In oil markets, it is rarely strength that sets the great conflicts in motion. Price wars often begin as acts of desperation, cloaked in bravado, symptoms of deeper economic and political fragilities. The ghosts of 1998 and 2020 haunt the decisions made by today’s energy leaders, even when they dare not speak their names.
The memory of Jakarta still looms large. In late 1997, as the embers of the Asian financial crisis spread, OPEC gathered in Indonesia and, in a moment now seared into cartel folklore, voted to raise production. Indonesia’s own rupiah was in freefall that very week, but the scale of the contagion was underestimated. OPEC had aimed to defend its market share, assuming that emerging market demand would absorb the extra barrels. Instead, collapsing Asian economies gutted consumption, just as new supply flooded the market. Within a year, oil had plunged below $10 a barrel, a collapse so severe that it reshaped the architecture of OPEC’s internal politics for a generation. The mistake was not simply one of timing, but of hubris: a belief that the economic cycle could be overridden by cartel discipline alone.
Two decades later, in early 2020, another price war erupted, this time with Saudi Arabia and Russia at its centre. As COVID-19 began to tear through global demand, OPEC+ leaders met to discuss deeper production cuts. Russia refused, calculating that lower prices would be survivable and even advantageous. Riyadh responded with a nuclear strike: slashing official selling prices, boosting exports by hundreds of thousands of barrels per day, and unleashing a flood into a market already buckling under lockdowns. Storage filled, futures collapsed, and oil traded below zero—an unprecedented rupture. It was a war designed to maximise pain quickly, and it succeeded. Within 35 days, capitulation was achieved, and a new, uneasy truce was brokered.

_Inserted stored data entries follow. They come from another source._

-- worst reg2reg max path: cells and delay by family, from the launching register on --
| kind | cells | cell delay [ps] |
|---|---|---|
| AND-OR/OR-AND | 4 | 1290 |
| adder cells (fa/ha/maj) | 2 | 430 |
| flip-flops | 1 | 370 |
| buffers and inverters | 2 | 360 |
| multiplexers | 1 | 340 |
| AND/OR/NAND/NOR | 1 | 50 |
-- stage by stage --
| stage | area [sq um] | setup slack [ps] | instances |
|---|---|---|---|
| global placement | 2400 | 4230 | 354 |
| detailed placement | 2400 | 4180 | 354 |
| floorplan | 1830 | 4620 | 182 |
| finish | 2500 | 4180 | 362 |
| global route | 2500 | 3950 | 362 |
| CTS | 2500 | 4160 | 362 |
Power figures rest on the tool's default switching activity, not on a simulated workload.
==> ./run.sh <==
#!/bin/bash
# OpenROAD 26Q1-2900-gdf79404cd8, Yosys 0.63+post, stock flow scripts
make -C /OpenROAD-flow-scripts/flow DESIGN_CONFIG=/design/flow/config.mk WORK_HOME=/design/flow/orfs finish
==> ./config.mk <==
export PLATFORM = sky130hd
export DESIGN_NAME = keypad_encoder
export DESIGN_NICKNAME = keypad_encoder
export VERILOG_FILES = /design/flow/design.v
export SDC_FILE = /design/flow/constraint.sdc
export NUM_CORES = 4
export LEC_CHECK = 1
export CORE_AREA = 10 10 70 70
export DIE_AREA = 0 0 80 80
==> ./constraint.sdc <==
current_design keypad_encoder

set clk_period 1.9
set clk_io_pct 0.2

create_clock -name clk0 -period $clk_period [get_ports {clk}]

set non_clock_inputs [all_inputs -no_clocks]
set_input_delay [expr $clk_period * $clk_io_pct] -clock clk0 $non_clock_inputs
set_output_delay [expr $clk_period * $clk_io_pct] -clock clk0 [all_outputs]
**/design/flow/design.v**
```verilog
`timescale 1ns / 1ps
module keypad_poller(
	input clk,
	input reset,  
	input [3:0] keypad_row_in,  
	output reg [3:0] keypad_col_out,
	output reg [3:0] row_out,
	output reg key_pressed
);
localparam [2:0]
	state_init      = 3'd0,
	state_shift_column  = 3'd1,  
	state_wait_debounce = 3'd2,
	state_check_row = 3'd3,
	state_next_row  = 3'd4,
	state_wait_hold   = 3'd5,
	state_check_row2= 3'd6,
	state_return    = 3'd7;
localparam [3:0] NO_KEY = 4'b0000;
reg [2:0] state;
reg [15:0] timer_counter;
localparam [15:0] 
	ticks_hold = 19'd24000,      
	ticks_debounce = 19'd120000;  
always @(posedge clk or posedge reset) 
begin
	if(reset) begin
		row_out <= NO_KEY;
		state <= state_init;
		keypad_col_out <= 4'b0001;
		key_pressed <= 1'b0;
	end else begin
		case(state)
			state_init:
				begin
					row_out <= NO_KEY;
					state <= state_shift_column;
					key_pressed <= 1'b0;
				end
			state_shift_column:
				begin
					keypad_col_out <= { keypad_col_out[2:0], keypad_col_out[3] };
					timer_counter <= 15'h0;
					state <= state_wait_debounce;
				end
			state_wait_debounce:
				begin
					timer_counter <= timer_counter + 1;
					if(timer_counter == ticks_debounce)
						state <= state_check_row;
				end
			state_check_row:
				if(keypad_row_in == NO_KEY) 
					state <= state_shift_column;
				else begin
					row_out <= keypad_row_in;
					state <= state_wait_hold;
					timer_counter <= 15'h0;
				end
			state_wait_hold:
				begin
					timer_counter <= timer_counter + 1;
					if(timer_counter == ticks_hold)
						state <= state_check_row2;
				end
			state_check_row2:
				begin
					if (keypad_row_in != NO_KEY)
					begin
						state <= state_wait_hold;
						key_pressed <= 1'b1;
					end else
					begin
						state <= state_init;
					end
				end
		endcase
	end
end
endmodule
```
**/design/flow/run.sh**
```bash
#!/bin/bash
# OpenROAD 26Q1-2900-gdf79404cd8, Yosys 0.63+post, stock flow scripts
make -C /OpenROAD-flow-scripts/flow DESIGN_CONFIG=/design/flow/config.mk WORK_HOME=/design/flow/orfs finish
```
**/design/flow/config.mk**
```make
export PLATFORM = sky130hd
export DESIGN_NAME = keypad_poller
export DESIGN_NICKNAME = keypad_poller
export VERILOG_FILES = /design/flow/design.v
export SDC_FILE = /design/flow/constraint.sdc
export NUM_CORES = 4
export LEC_CHECK = 1
export CORE_UTILIZATION = 30
```
**/design/flow/constraint.sdc**
```tcl
current_design keypad_poller

set clk_period 2.4
set clk_io_pct 0.2

create_clock -name clk0 -period $clk_period [get_ports {clk}]

set non_clock_inputs [all_inputs -no_clocks]
set_input_delay [expr $clk_period * $clk_io_pct] -clock clk0 $non_clock_inputs
set_output_delay [expr $clk_period * $clk_io_pct] -clock clk0 [all_outputs]
```
==> out/results.tsv <==
stage	metric	value	unit
run_status	status	completed	
drt	Residual DRC	0	
clocking	Max clock buf depth	2	
pwr	Int Pwr	927	uW
final_timing	Hold Vio Cnt, Final	0	
floorplan	floorplan utilization	31.6	%
min_path	worst hold path type	flop to flop	
layout	layout cells sized above 1	15.7	%
pwr	Comb power frac	7.2	%
critical_path	CP cell instances	clkdlybuf4s50_1	
critical_path	delay of the slowest critical-path stage	530	ps
floorplan	chip area	0.00536	sq mm
critical_path	crit end category	output pin	
final_timing	Worst Max-Slew Pin Slew	535	ps
layout	Reg area	858	sq um
drt	DRT antenna net count	0	
layout	final std cells w/o fill	220	
final_timing	final setup fails	0	
drt	wire length per cell	12.3	um
clocking	Clock Latency Late Sink	280	ps
layout	Top cells excl fill/tap	edfxtp_1, clkdlybuf4s50_1, dfrtp_1	
placement	final RePlAce weighted congestion	0.788	
global_route	total grt overflow	0	
yosys	ys cells	132	
clocking	total CTS buffers	5	
critical_path	CP bufs+invs	1	
critical_path	Setup Crit Path Kind	flop to output pin	
yosys	Syn Area/Cell	11.5	sq um
global_route	antenna violations before repair	0	
yosys	YS chip area	0.00152	sq mm
yosys	Post-Syn Area	0.00152	sq mm
final_timing	FMAX	0.574	GHz
layout	Commonest Layout Cell	edfxtp_1	
clocking	CTS tree	done	
floorplan	I/O pin count	15	
floorplan	row count	25	
placement	hpwl dp	1860	um
clocking	deepest level of the CTS H-tree	2	
pwr	switch share	22.4	%
pwr	NetSw	267	uW
flow_run	max-capacitance violation count	0	
final_timing	post-layout period usage of the worst path	72.6	%
final_timing	Final Max-Slew Violation Tally	0	
drt	DR vias	1054	
drt	Ant. Diodes	0	
final_timing	max_slew headroom	64.3	%
global_route	first-pass GRT wire length	4450	um
yosys	register area share after synthesis	56.4	%
yosys	Cell variety after synth	37	
global_route	GRT Total Usage	11.2	%
yosys	synth top area cells	edfxtp_1, dfrtp_1, dfstp_2, mux2_2, a21oi_1	
flow_run	Tool Warnings	26	
layout	fillers	470	
critical_path	delay-heaviest family, CP	flip-flops	
clocking	clk root buf	clkbuf_8	
critical_path	CP startpoint kind	flop	
pwr	maximum VDD drop	0.261	mV
placement	Inst Count DP	212	
critical_path	CP max FO	3	
placement	Port-buffer cells	14	
critical_path	crit path DAT	1260	ps
clocking	register clock-pin slew on the reported worst setup and hold paths	70	ps
pwr	clock share of power	40.3	%
yosys	Yosys top cell area share	31.6	%
drt	vias per std cell	4.79	
floorplan	chip width	73.2	um
final_timing	worst clock skew	10.5	ps
final_timing	minimum clock period	1740	ps
clocking	CTS sink count	31	
layout	combinational gate area	611	sq um
global_route	vias in the first global route	960	
yosys	cell type with the largest total area	edfxtp_1	
yosys	Seq cells post-synth	31	
clocking	CTS Hold Bufs	0	
global_route	largest net degree at the start of global routing	17	
pwr	Seq pwr share	52.5	%
pwr	pwr dens	642	mW/mm^2
final_timing	RSZ-0062 raised after global routing	false	
layout	P&R area growth vs syn	22.3	%
drt	DRT Pass-1 Iters	4	
critical_path	worst path required time	1920	ps
pwr	Leak Pwr	0.000736	uW
clocking	CTS resizes	0	
final_timing	setup TNS	0	ps
drt	First DRT Iteration DRCs	50	
floorplan	CORE AREA	0.00482	sq mm
yosys	Post-Syn Instances	132	
drt	Total Wirelength	2710	um
yosys	warning count from the yosys run	1	
critical_path	Crit-path slowest cell	dfstp_2	
floorplan	chip height	73.2	um
clocking	post-CTS setup buffer count	0	
## through the flow
step           utilization (%)  worst slack [ps]  hold slack [ps]  power, uW  cell area, sq um
3_3_place_gp              36.3               503              481        718              1750
2_1_floorplan                -              18.3              380        691              1520
4_1_cts                   38.6               641              501       1210              1860
5_1_grt                   38.6               586              511       1260              1860
3_5_place_dp              36.3               477              484        724              1750
6_report                  38.6               657              502       1190              1860
<file path="flow/design.v">
module RTL (
  input clock, reset,
  output [3:0] saida  
);
reg  [3:0] r1, r2;  
wire [3:0] soma;
always @(posedge clock, posedge reset)  
begin
  if (reset ==  1) begin  
    r1 <= 4'h1;
    r2 <= 4'h0;
  end
  else begin  
    r1 <= soma;
    r2 <= r1;
  end
end
assign soma  = r1 + r2;
assign saida = soma;
endmodule
</file>
<file path="flow/run.sh">
#!/bin/bash
# OpenROAD 26Q1-2900-gdf79404cd8, Yosys 0.63+post, stock flow scripts
make -C /OpenROAD-flow-scripts/flow DESIGN_CONFIG=/design/flow/config.mk WORK_HOME=/design/flow/orfs finish
</file>
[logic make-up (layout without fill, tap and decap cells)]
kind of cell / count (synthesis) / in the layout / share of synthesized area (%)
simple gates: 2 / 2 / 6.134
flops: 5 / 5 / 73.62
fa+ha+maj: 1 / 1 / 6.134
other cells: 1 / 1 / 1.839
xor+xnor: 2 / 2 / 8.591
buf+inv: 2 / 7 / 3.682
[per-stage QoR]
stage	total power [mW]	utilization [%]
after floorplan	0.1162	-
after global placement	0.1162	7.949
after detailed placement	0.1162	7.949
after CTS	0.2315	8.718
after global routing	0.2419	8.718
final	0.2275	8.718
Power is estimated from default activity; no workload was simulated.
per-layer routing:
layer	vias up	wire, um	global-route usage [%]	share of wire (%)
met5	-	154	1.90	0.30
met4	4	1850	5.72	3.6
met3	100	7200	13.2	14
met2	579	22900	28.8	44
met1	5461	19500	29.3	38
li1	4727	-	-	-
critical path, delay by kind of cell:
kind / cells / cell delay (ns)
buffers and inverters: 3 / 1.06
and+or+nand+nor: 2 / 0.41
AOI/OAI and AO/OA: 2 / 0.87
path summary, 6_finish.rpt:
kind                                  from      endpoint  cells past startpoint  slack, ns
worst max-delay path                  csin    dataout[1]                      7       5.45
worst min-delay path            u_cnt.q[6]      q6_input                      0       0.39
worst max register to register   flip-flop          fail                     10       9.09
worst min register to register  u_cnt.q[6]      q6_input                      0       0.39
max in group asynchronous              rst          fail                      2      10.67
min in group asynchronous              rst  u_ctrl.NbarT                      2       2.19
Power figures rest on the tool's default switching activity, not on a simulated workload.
File: ./config.mk
export PLATFORM = sky130hd
export DESIGN_NAME = Adder
export DESIGN_NICKNAME = Adder
export VERILOG_FILES = /design/flow/design.v
export SDC_FILE = /design/flow/constraint.sdc
export NUM_CORES = 4
export LEC_CHECK = 1
export CORE_AREA = 10 10 70 70
export DIE_AREA = 0 0 80 80
export SYNTH_HDL_FRONTEND = slang
File: ./constraint.sdc
current_design Adder

set clk_period 15.5
set clk_io_pct 0.2

create_clock -name clk0 -period $clk_period

set non_clock_inputs [all_inputs -no_clocks]
set_input_delay [expr $clk_period * $clk_io_pct] -clock clk0 $non_clock_inputs
set_output_delay [expr $clk_period * $clk_io_pct] -clock clk0 [all_outputs]
File: ./design.v
module adder_4(
        input logic [3:0] x, y,
        input logic cin,
        output logic cout,
        output logic [3:0] sum
);
        logic [3:0] carry;
        assign {carry[0], sum[0]} = x[0] + y[0] + cin;
        assign {carry[1], sum[1]} = x[1] + y[1] + carry[0];
        assign {carry[2], sum[2]} = x[2] + y[2] + carry[1];
        assign {carry[3], sum[3]} = x[3] + y[3] + carry[2];
        assign cout = carry[3];
endmodule
module Adder(
input logic [15:0] X,Y,
input logic cin,
output logic cout,
output logic [15:0] S
);
        logic c1, c2, c3;
        adder_4 adder1(.x(X[3:0]), .y(Y[3:0]), .cin(cin), .cout(c1), .sum(S[3:0]));
        adder_4 adder2(.x(X[7:4]), .y(Y[7:4]), .cin(c1), .cout(c2), .sum(S[7:4]));
        adder_4 adder3(.x(X[11:8]), .y(Y[11:8]), .cin(c2), .cout(c3), .sum(S[11:8]));
        adder_4 adder4(.x(X[15:12]), .y(Y[15:12]), .cin(c3), .cout(cout), .sum(S[15:12]));
endmodule
File: ./run.sh
#!/bin/bash
# OpenROAD 26Q1-2900-gdf79404cd8, Yosys 0.63+post, stock flow scripts
make -C /OpenROAD-flow-scripts/flow DESIGN_CONFIG=/design/flow/config.mk WORK_HOME=/design/flow/orfs finish
==> flow_summary.html <==
<!-- implementation run metrics -->
<table>
<tr><th>Metric</th><th>Value</th></tr>
<tr><th colspan="2">Floorplan</th></tr>
<tr><td>Num ports</td><td>50</td></tr>
<tr><td>Std cell rows</td><td>21</td></tr>
<tr><td>Effective utilization at floorplan</td><td>10.5%</td></tr>
<tr><td>Die span in y</td><td>80 um</td></tr>
<tr><td>DIE WIDTH</td><td>80 um</td></tr>
<tr><td>Total core area</td><td>3420 um^2</td></tr>
<tr><td>Total die area</td><td>6400 um^2</td></tr>
<tr><th colspan="2">Synth</th></tr>
<tr><td>Most area-hungry cell type in the Yosys netlist</td><td>sky130_fd_sc_hd__fa_1</td></tr>
<tr><td>Leading post-synthesis cells by cell area</td><td>sky130_fd_sc_hd__fa_1, sky130_fd_sc_hd__inv_1</td></tr>
<tr><td>Mapped Avg Cell Area</td><td>13.8 um^2</td></tr>
<tr><td>Part of the Yosys area used for sequential elements</td><td>0%</td></tr>
<tr><td>Distinct lib cells used</td><td>2</td></tr>
<tr><td>Post-Syn Instances</td><td>26</td></tr>
<tr><td>Share of the synthesized area in the top cell type</td><td>89.5%</td></tr>
<tr><td>Number of warnings printed during yosys synthesis</td><td>0</td></tr>
<tr><td>Synthesized cell area</td><td>358 um^2</td></tr>
<tr><td>Post-synthesis cell count from yosys</td><td>26</td></tr>
<tr><td>Total cell area reported by yosys after synthesis</td><td>358 um^2</td></tr>
<tr><th colspan="2">STA</th></tr>
<tr><td>Max Clk Rate</td><td>75.2 MHz</td></tr>
<tr><td>Share of the clock period used by the worst path after layout</td><td>85.7%</td></tr>
<tr><td>Unrepaired setup endpoints after global routing</td><td>false</td></tr>
<tr><td>Remaining max-slew budget at the tightest pin</td><td>92.3%</td></tr>
<tr><td>Total count of hold-check failures in the final report</td><td>0</td></tr>
<tr><td>Least-Margin Pin Slew</td><td>114 ps</td></tr>
<tr><td>Slew Limit Fails</td><td>0</td></tr>
<tr><td>Final-layout setup total negative slack</td><td>0 ps</td></tr>
<tr><td>Setup violation total in the final timing report</td><td>0</td></tr>
<tr><td>Worst Slack Setup Final</td><td>2210 ps</td></tr>
<tr><td>Min Clock Period, post-route</td><td>13,290 ps</td></tr>
<tr><th colspan="2">Detailed routing</th></tr>
<tr><td>Diode count</td><td>0</td></tr>
<tr><td>Via count</td><td>391</td></tr>
<tr><td>Drt pass-1 iters</td><td>2</td></tr>
<tr><td>Per-cell routed wire length</td><td>12.7 um</td></tr>
<tr><td>Residual DRC count</td><td>0</td></tr>
<tr><td>DRT Wirelength</td><td>1.55 mm</td></tr>
<tr><td>Via count normalized by instance count</td><td>3.20</td></tr>
<tr><td>DRT antenna net count</td><td>0</td></tr>
<tr><td>Violation count after the first detailed-routing iteration</td><td>1</td></tr>
<tr><th colspan="2">Min path</th></tr>
<tr><td>Startpoint of the worst hold path</td><td>cin</td></tr>
<tr><td>Number of cells on the worst hold path</td><td>5</td></tr>
<tr><td>Capture endpoint of the worst hold path</td><td>S[0]</td></tr>
<tr><td>Class of the tightest hold or removal check</td><td>input port to output pin</td></tr>
<tr><th colspan="2">Worst setup path</th></tr>
<tr><td>Kind of start point of the critical path</td><td>input port</td></tr>
<tr><td>Required time reported for the critical path endpoint</td><td>12,400 ps</td></tr>
<tr><td>Setup crit end kind</td><td>output pin</td></tr>
<tr><td>CP arrival</td><td>10,190 ps</td></tr>
<tr><td>Critical Setup Path Class</td><td>input port to output pin</td></tr>
<tr><td>Worst Path Max Fanout</td><td>1</td></tr>
<tr><td>Startpoint of the most critical setup path</td><td>X[0]</td></tr>
<tr><th colspan="2">Global routing</th></tr>
<tr><td>Remaining Overflow, GRT</td><td>0</td></tr>
<tr><td>Total global routing track utilization</td><td>4.68%</td></tr>
<tr><td>Wire length of the first global-routing pass</td><td>2.31 mm</td></tr>
<tr><td>Maximum number of pins on one net before global-route repair</td><td>2</td></tr>
<tr><td>Vias in the first global route</td><td>504</td></tr>
<tr><td>Antenna violations before repair</td><td>0</td></tr>
<tr><th colspan="2">Place</th></tr>
<tr><td>Final weighted congestion in routability-driven placement</td><td>0.904</td></tr>
<tr><td>Number of port buffers</td><td>50</td></tr>
<tr><td>Setup slack after placement</td><td>2170 ps</td></tr>
<tr><td>Estimated wirelength of the detail-placed design</td><td>1.56 mm</td></tr>
<tr><th colspan="2">Power and ir drop</th></tr>
<tr><td>IR drop worst, VDD</td><td>0.0124 mV</td></tr>
<tr><td>Total power per unit cell area</td><td>37.6 nW/um^2</td></tr>
<tr><td>Leakage dissipation</td><td>0.366 nW</td></tr>
<tr><th colspan="2">Finish</th></tr>
<tr><td>Register Area</td><td>0 um^2</td></tr>
<tr><td>Share of cells above drive strength 1</td><td>0%</td></tr>
<tr><td>Tally of filler cells in the layout</td><td>364</td></tr>
<tr><td>P&amp;R area growth vs syn</td><td>156%</td></tr>
<tr><td>Final core utilization</td><td>26.8%</td></tr>
<tr><td>CLK BUF</td><td>0</td></tr>
<tr><td>Flop count</td><td>0</td></tr>
<tr><td>Area occupied by multi-input gates</td><td>320 um^2</td></tr>
<tr><th colspan="2">CTS</th></tr>
<tr><td>Hold-fix buffers, CTS</td><td>0</td></tr>
<tr><td>Post-CTS repair timing setup buffer count</td><td>0</td></tr>
<tr><td>Total of cells resized after clock tree synthesis</td><td>0</td></tr>
<tr><th colspan="2">Run status</th></tr>
<tr><td>Status</td><td>completed</td></tr>
<tr><th colspan="2">Flow run</th></tr>
<tr><td>Count of warning messages emitted by the tools</td><td>32</td></tr>
<tr><td>Max-capacitance violation count</td><td>0</td></tr>
</table>
==> placed cells by master (no fill, tap or decap), drive strengths merged <==
| master | count |
|---|---|
| clkdlybuf4s50 | 50 |
| fa | 16 |
| inv | 10 |
==> how the worst max path moves through the flow <==
stage	to	cells after the start
CTS	S[15]	22
global route	S[15]	22
finish	S[15]	22
==> synthesized netlist by cell type <==
master / n
sky130_fd_sc_hd__fa_1: 16
sky130_fd_sc_hd__inv_1: 10
==> power by group <==
part	switching [W]	internal, W
Combinational	0.00000887	0.0000256
Clock	0	0
Sequential	0	0
Total	0.00000887	0.0000256
==> through the flow <==
stage / area, um^2 / cells / hold WS [ps] / total power [W]
after global routing: 916 / 122 / 7310 / 0.0000392
final: 916 / 122 / 7240 / 0.0000345
after global placement: 916 / 122 / 7260 / 0.0000354
after CTS: 916 / 122 / 7260 / 0.0000358
after detailed placement: 916 / 122 / 7260 / 0.0000356
after floorplan: 358 / 26 / 6310 / 0.00000419
==> cell type report <==
class | instances | share of cell area, %
inverters | 10 | 4.10
multi-input cells | 16 | 35.0
well taps | 46 | 6.28
repair buffers | 50 | 54.6
==> cell families after synthesis <==
logic type,after synthesis,share of synthesized area (%)
buffers and inverters,10,10.5
adders and majority gates,16,89.5
==> layer usage <==
metal  vias to the layer above  wire length, um  track usage, %
li1                        168                -               -
met1                       174              678            5.93
met2                        49              426            5.06
met3                         0              444            5.80
met4                         0                0               0
met5                         -                0               0
==> critical path, cell delays in order <==
cell	delay, ps
sky130_fd_sc_hd__clkdlybuf4s50_1	390
sky130_fd_sc_hd__inv_1	80
sky130_fd_sc_hd__fa_1	170
sky130_fd_sc_hd__inv_1	50
sky130_fd_sc_hd__fa_1	370
sky130_fd_sc_hd__fa_1	390
sky130_fd_sc_hd__fa_1	390
sky130_fd_sc_hd__fa_1	390
sky130_fd_sc_hd__fa_1	390
sky130_fd_sc_hd__fa_1	380
sky130_fd_sc_hd__fa_1	380
sky130_fd_sc_hd__fa_1	380
sky130_fd_sc_hd__fa_1	380
sky130_fd_sc_hd__fa_1	390
sky130_fd_sc_hd__fa_1	390
sky130_fd_sc_hd__fa_1	390
sky130_fd_sc_hd__fa_1	390
sky130_fd_sc_hd__fa_1	380
sky130_fd_sc_hd__inv_1	80
sky130_fd_sc_hd__fa_1	400
sky130_fd_sc_hd__inv_1	60
sky130_fd_sc_hd__clkdlybuf4s50_1	460
No activity file was given, so power comes from the tool's default toggle rates.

These episodes are not simply historical curiosities; they are warnings. Both conflicts began from a misreading of underlying weakness (a demand shock in 1998, a pandemic in 2020). Still, both were catalysed by the same fundamental instinct: to impose discipline through force, sometimes on rivals within OPEC and sometimes on external threats like U.S. shale or Russia. The method shifts, but the impulse endures.
Recent moves by Riyadh carry echoes of both eras, but the strategy has evolved. This is not a repeat of the indiscriminate bombardments of the past. Instead, Saudi Arabia is wielding the scalpel, not the hammer—applying pressure precisely where the cartel’s fractures are most exposed, allowing weakness to fester rather than forcing a swift collapse. Production is being nudged higher, rogue oil producers (Kazakhstan, Iraq and the United Arab Emirates) are being isolated, and, crucially, no serious attempt is being made to prop up sentiment with optimistic headlines. The message is implicit but clear. Saudi Arabia can live with lower prices for longer than its rivals can.
If the surface tactics are different, the deeper forces remain familiar. Demand expectations, inflated by hopes of a soft landing, are vulnerable. Global economic risks are multiplying. Beneath the strategic manoeuvring lies a simple truth: the centre of gravity in the oil market is shifting once again, and the adjustment will not be painless.